- [WORK INSTRUCTION]:
For this exercise, return exactly the lines of the material below that begin at the one with "export HOLD_SLACK_MARGIN = 0.08" and stop after the one with "run 2 against".

- [SOURCE RECORDS]:
════════════════

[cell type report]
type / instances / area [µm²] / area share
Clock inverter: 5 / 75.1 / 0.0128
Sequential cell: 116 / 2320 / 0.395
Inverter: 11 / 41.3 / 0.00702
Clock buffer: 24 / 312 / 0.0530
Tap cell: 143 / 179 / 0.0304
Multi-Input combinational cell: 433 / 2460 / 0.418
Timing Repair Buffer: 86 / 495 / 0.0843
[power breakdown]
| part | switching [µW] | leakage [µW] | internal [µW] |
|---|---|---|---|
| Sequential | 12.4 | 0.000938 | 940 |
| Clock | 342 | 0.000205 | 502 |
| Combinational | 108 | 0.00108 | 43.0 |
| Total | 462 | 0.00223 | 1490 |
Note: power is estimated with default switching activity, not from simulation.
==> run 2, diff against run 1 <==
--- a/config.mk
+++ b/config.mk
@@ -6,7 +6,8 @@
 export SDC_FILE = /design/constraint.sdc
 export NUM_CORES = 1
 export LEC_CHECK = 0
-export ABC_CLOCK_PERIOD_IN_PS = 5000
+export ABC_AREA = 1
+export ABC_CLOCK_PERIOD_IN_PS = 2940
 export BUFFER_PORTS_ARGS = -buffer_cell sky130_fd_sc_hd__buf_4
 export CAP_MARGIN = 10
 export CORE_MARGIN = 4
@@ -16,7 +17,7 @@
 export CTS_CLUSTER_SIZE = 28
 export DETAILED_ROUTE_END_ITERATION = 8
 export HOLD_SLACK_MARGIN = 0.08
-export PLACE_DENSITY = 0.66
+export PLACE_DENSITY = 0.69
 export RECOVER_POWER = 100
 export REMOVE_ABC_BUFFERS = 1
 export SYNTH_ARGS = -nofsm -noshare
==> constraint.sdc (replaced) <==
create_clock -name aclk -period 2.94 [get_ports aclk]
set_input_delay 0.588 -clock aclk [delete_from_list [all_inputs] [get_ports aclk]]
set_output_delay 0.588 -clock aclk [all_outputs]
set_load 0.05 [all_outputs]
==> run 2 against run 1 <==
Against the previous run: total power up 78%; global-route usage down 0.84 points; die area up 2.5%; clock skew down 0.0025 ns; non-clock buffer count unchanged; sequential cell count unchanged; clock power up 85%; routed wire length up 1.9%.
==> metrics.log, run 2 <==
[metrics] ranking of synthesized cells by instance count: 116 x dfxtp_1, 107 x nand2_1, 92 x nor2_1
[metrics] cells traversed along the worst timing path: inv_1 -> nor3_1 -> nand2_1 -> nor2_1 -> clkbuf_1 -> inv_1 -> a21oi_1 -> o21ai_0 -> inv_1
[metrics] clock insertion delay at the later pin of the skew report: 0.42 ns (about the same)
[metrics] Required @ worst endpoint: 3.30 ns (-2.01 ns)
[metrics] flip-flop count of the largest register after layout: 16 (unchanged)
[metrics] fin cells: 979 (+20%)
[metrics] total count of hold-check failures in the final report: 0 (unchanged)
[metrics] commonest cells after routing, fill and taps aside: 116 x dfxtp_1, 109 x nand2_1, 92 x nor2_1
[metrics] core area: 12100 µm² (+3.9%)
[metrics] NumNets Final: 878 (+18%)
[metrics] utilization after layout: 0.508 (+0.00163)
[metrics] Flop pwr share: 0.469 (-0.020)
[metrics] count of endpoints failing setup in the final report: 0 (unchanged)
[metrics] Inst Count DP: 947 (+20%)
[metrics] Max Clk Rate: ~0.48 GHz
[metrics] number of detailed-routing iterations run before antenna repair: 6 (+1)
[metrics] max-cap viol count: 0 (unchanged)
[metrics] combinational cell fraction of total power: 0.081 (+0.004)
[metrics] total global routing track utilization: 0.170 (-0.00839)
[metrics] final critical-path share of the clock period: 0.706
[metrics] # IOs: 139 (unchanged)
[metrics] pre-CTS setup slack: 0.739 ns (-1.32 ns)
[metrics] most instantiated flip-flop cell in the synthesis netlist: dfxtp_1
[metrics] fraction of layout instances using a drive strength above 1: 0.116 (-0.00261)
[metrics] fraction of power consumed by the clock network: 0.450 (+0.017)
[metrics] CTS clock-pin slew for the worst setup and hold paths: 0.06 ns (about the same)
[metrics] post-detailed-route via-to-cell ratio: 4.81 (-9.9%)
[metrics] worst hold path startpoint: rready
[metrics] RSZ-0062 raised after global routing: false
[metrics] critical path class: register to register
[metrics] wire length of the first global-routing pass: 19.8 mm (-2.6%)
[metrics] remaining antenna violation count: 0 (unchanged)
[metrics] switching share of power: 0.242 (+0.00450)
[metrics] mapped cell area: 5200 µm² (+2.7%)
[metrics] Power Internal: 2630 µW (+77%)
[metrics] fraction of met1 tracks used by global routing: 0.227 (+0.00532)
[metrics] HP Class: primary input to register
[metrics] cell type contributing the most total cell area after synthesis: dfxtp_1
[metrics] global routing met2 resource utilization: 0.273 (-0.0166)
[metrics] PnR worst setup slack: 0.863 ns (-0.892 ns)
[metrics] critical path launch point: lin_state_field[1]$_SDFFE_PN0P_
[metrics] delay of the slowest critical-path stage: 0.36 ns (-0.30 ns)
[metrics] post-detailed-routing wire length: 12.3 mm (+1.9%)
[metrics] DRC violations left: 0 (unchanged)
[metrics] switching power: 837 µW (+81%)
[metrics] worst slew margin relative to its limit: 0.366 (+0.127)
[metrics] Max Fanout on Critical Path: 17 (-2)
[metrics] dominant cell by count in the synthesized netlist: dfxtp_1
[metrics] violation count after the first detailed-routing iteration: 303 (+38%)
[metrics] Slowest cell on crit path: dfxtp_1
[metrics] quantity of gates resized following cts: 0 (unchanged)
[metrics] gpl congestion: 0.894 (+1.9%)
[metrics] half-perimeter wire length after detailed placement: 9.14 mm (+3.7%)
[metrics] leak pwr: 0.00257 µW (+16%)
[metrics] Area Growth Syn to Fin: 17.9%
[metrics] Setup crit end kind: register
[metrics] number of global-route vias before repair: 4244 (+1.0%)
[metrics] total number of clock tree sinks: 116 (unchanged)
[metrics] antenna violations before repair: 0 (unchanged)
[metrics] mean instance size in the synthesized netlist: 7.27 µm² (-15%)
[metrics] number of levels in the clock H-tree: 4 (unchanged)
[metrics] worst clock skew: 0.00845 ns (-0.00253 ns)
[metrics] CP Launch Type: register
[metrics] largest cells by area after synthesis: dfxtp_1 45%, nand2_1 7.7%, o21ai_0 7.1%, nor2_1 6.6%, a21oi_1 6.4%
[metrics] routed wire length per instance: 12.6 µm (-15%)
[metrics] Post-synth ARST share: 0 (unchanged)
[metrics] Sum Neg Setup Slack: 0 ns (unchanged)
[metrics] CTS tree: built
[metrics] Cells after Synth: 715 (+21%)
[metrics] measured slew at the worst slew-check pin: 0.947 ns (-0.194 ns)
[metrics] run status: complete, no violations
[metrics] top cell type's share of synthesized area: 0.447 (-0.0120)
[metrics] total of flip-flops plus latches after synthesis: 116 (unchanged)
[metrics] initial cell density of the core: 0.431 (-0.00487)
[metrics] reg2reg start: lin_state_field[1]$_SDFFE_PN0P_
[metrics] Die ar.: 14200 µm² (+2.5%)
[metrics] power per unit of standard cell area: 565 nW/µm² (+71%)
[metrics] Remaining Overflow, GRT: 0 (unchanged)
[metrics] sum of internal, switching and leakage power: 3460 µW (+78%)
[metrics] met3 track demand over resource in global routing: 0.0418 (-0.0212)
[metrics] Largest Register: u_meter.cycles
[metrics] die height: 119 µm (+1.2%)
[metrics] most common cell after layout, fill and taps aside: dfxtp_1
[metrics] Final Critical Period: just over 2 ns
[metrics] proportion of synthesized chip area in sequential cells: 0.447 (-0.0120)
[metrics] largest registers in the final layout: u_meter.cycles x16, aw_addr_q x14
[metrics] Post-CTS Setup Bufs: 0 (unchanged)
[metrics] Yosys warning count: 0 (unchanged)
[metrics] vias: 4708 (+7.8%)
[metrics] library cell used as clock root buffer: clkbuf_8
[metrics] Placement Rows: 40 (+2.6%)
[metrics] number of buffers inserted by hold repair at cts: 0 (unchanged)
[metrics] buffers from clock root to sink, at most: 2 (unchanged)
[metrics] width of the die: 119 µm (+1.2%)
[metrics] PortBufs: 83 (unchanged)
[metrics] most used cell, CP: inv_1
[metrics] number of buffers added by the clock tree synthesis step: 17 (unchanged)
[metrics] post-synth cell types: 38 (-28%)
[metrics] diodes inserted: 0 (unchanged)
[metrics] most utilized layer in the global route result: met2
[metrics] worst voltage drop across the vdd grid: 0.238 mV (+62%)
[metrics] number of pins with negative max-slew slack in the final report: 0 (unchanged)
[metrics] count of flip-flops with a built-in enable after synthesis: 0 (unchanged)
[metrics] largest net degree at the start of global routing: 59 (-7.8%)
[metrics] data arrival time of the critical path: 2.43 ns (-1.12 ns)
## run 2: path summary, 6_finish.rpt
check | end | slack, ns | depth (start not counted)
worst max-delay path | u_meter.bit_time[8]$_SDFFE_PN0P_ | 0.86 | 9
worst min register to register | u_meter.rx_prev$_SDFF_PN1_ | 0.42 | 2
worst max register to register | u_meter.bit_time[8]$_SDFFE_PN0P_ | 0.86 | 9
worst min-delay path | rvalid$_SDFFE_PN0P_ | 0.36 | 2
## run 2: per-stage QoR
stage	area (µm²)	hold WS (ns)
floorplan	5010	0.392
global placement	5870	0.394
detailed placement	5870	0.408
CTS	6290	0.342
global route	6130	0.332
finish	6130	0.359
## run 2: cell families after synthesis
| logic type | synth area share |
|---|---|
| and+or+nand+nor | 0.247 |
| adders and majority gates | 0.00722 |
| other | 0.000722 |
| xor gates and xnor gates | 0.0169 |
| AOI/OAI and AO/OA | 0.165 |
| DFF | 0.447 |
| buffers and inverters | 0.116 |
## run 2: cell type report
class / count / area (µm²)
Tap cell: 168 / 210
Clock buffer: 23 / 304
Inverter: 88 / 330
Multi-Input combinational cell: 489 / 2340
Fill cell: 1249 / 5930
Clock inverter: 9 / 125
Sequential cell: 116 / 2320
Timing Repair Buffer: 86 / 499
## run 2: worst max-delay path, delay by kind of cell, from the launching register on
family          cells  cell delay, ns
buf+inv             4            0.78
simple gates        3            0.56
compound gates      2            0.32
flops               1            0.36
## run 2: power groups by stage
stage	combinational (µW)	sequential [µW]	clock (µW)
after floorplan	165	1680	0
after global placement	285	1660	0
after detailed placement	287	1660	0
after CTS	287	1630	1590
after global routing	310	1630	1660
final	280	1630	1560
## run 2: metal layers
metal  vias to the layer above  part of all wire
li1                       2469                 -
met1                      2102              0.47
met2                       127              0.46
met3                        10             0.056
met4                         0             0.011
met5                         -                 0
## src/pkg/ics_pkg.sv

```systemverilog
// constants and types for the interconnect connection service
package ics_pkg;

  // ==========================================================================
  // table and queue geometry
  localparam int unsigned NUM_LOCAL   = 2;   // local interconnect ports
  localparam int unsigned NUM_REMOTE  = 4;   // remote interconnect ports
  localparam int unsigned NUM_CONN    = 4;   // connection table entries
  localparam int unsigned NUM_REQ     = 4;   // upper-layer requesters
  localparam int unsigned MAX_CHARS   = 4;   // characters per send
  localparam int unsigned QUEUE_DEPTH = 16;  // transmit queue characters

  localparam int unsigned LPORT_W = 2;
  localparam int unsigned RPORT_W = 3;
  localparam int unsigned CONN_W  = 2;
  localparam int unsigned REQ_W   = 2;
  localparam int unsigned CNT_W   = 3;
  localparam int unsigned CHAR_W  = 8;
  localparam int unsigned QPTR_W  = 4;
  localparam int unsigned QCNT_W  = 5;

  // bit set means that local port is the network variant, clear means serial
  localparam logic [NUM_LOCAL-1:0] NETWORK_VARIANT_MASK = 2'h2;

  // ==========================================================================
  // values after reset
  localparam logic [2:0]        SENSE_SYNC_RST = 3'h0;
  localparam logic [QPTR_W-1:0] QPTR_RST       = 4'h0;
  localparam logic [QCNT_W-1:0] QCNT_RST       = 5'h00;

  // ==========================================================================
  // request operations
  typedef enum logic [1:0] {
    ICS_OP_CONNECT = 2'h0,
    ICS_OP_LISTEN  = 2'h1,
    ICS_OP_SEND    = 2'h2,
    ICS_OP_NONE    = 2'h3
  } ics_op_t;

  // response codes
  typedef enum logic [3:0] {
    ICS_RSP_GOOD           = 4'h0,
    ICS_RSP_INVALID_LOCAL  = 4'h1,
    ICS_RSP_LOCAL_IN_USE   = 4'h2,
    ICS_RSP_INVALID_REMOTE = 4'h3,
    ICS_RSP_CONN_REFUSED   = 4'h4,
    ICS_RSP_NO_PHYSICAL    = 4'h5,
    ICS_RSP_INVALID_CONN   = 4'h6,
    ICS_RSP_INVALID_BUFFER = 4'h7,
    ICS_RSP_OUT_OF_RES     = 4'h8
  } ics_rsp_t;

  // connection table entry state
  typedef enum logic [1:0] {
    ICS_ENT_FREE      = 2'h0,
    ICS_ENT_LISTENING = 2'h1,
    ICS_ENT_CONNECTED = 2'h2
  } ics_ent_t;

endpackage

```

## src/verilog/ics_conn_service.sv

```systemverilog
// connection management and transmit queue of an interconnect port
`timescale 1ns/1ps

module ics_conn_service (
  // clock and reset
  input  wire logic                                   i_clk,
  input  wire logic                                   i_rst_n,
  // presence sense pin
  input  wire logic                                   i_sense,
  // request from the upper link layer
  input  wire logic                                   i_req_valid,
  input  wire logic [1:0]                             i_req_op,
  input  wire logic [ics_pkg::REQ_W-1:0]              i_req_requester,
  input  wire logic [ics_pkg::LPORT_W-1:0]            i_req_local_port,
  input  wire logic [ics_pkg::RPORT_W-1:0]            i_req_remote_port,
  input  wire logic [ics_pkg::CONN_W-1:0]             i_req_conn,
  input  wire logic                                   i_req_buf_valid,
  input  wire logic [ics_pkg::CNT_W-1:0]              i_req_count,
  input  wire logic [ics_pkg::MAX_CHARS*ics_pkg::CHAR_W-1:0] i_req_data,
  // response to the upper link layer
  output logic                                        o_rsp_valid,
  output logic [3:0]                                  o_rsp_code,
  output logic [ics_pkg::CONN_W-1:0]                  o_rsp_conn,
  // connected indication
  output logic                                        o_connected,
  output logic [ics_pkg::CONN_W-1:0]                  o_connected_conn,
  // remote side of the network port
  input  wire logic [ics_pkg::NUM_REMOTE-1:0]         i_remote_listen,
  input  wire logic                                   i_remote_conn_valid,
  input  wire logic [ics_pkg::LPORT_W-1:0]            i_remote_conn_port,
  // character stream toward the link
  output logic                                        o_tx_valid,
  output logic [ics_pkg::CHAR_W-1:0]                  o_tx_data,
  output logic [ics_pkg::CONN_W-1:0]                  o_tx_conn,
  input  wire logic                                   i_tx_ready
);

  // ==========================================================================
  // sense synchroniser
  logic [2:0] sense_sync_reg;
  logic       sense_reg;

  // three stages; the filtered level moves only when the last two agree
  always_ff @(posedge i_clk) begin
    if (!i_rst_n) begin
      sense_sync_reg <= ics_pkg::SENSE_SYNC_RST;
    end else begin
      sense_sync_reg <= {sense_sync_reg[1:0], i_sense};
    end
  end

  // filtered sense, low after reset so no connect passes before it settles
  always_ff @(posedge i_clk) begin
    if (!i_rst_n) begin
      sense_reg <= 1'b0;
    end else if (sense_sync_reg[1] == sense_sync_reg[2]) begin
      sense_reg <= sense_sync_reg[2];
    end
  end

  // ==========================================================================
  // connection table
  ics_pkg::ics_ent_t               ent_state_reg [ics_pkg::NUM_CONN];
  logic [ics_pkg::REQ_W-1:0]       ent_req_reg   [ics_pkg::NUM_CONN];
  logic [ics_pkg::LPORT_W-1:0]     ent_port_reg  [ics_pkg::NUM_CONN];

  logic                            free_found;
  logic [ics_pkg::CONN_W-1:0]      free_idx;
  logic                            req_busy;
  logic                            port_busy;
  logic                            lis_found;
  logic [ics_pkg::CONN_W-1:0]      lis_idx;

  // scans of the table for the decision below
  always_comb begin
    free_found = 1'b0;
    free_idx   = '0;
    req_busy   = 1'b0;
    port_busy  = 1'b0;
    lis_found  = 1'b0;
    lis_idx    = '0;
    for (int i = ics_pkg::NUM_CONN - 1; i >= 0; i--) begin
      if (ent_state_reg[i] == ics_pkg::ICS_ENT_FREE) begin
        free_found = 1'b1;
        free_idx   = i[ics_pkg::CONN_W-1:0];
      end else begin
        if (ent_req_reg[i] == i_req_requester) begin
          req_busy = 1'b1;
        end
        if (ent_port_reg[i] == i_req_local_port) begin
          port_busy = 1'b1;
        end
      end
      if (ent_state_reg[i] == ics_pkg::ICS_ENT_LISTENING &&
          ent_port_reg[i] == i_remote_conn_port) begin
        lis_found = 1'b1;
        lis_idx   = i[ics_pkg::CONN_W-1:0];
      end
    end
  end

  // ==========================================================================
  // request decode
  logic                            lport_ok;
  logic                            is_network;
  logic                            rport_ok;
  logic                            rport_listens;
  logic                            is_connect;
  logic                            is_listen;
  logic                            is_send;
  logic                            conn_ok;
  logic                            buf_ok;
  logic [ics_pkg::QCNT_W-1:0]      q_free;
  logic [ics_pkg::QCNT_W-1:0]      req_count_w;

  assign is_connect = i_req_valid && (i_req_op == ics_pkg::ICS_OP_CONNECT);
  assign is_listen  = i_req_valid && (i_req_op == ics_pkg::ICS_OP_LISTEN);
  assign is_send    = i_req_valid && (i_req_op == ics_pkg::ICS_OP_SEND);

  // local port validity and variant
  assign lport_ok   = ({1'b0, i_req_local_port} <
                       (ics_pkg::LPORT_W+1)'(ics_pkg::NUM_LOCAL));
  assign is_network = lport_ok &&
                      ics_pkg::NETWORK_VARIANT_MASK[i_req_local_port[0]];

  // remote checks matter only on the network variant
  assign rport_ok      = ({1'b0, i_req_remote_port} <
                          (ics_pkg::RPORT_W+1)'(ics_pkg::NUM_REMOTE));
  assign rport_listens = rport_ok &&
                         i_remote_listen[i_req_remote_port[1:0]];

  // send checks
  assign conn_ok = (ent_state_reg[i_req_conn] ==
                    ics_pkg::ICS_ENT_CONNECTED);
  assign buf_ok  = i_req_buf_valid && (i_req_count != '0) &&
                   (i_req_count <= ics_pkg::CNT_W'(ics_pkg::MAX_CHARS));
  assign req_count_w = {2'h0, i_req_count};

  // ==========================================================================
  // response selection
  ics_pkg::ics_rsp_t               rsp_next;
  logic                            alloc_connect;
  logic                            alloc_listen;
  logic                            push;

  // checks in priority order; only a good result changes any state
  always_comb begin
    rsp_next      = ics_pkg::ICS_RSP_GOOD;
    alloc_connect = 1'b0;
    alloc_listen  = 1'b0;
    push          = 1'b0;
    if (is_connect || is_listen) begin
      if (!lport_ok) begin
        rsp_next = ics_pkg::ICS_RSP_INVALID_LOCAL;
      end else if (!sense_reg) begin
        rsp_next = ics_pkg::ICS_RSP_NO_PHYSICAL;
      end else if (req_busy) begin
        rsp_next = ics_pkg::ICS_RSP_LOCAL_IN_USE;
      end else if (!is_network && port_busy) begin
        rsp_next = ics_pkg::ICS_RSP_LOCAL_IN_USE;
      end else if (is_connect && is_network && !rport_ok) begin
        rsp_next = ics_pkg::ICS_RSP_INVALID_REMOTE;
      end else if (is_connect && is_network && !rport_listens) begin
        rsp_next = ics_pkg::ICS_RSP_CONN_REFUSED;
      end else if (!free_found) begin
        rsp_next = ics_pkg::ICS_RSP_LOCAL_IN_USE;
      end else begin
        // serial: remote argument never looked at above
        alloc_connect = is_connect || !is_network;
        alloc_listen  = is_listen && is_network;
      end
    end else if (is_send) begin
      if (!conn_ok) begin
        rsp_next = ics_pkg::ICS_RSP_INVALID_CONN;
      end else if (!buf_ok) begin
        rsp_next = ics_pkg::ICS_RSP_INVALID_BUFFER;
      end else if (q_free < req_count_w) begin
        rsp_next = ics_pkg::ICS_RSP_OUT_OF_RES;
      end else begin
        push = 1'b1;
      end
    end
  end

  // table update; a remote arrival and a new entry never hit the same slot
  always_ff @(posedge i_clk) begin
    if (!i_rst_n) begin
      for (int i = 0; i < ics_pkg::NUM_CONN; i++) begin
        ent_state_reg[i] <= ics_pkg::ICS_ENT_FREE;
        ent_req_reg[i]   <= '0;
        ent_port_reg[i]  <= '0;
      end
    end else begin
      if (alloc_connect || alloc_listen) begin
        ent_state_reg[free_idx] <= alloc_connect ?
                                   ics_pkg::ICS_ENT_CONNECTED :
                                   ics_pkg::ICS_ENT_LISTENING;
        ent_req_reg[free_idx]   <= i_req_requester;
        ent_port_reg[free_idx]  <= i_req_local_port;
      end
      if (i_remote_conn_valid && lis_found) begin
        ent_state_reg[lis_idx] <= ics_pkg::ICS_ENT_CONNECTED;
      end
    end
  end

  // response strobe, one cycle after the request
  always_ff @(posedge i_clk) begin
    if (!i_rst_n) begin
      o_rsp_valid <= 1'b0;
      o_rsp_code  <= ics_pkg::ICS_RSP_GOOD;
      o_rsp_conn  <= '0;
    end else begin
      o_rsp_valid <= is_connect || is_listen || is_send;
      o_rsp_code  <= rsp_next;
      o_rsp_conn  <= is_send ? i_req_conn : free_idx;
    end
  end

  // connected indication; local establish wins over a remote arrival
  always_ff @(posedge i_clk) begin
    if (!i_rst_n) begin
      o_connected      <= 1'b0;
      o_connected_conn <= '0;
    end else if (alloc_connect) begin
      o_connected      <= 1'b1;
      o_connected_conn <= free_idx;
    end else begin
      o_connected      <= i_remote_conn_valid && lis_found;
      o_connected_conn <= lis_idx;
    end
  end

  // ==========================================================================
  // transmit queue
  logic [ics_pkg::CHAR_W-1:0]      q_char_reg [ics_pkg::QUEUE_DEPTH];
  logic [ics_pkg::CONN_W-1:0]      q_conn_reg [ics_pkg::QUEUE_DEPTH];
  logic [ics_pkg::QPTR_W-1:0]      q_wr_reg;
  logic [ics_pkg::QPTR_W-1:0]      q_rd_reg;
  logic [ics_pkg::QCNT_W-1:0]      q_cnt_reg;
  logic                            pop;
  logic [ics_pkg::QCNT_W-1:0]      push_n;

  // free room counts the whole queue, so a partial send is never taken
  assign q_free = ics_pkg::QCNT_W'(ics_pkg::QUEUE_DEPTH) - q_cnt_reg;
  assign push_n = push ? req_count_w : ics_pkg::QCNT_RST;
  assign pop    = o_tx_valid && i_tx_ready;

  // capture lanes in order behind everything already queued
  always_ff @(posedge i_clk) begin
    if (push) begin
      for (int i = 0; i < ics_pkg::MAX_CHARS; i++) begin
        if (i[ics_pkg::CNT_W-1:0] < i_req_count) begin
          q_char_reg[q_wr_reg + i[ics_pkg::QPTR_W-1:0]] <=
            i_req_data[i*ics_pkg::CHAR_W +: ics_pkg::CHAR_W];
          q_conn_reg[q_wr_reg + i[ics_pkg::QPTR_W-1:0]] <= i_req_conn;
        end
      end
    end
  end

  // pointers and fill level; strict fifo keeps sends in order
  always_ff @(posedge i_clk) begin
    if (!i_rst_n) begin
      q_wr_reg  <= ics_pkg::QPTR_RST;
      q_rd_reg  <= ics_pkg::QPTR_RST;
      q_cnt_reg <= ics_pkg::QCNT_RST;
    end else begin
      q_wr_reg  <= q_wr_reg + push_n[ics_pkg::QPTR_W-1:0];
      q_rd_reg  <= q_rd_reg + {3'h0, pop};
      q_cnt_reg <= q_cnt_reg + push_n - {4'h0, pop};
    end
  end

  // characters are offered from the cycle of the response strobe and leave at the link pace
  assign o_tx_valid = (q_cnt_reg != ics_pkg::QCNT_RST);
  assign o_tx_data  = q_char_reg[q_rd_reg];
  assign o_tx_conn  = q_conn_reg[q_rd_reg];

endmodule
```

════════════════

- [EXPECTED ANSWER]:
 export HOLD_SLACK_MARGIN = 0.08
-export PLACE_DENSITY = 0.66
+export PLACE_DENSITY = 0.69
 export RECOVER_POWER = 100
 export REMOVE_ABC_BUFFERS = 1
 export SYNTH_ARGS = -nofsm -noshare
==> constraint.sdc (replaced) <==
create_clock -name aclk -period 2.94 [get_ports aclk]
set_input_delay 0.588 -clock aclk [delete_from_list [all_inputs] [get_ports aclk]]
set_output_delay 0.588 -clock aclk [all_outputs]
set_load 0.05 [all_outputs]
==> run 2 against run 1 <==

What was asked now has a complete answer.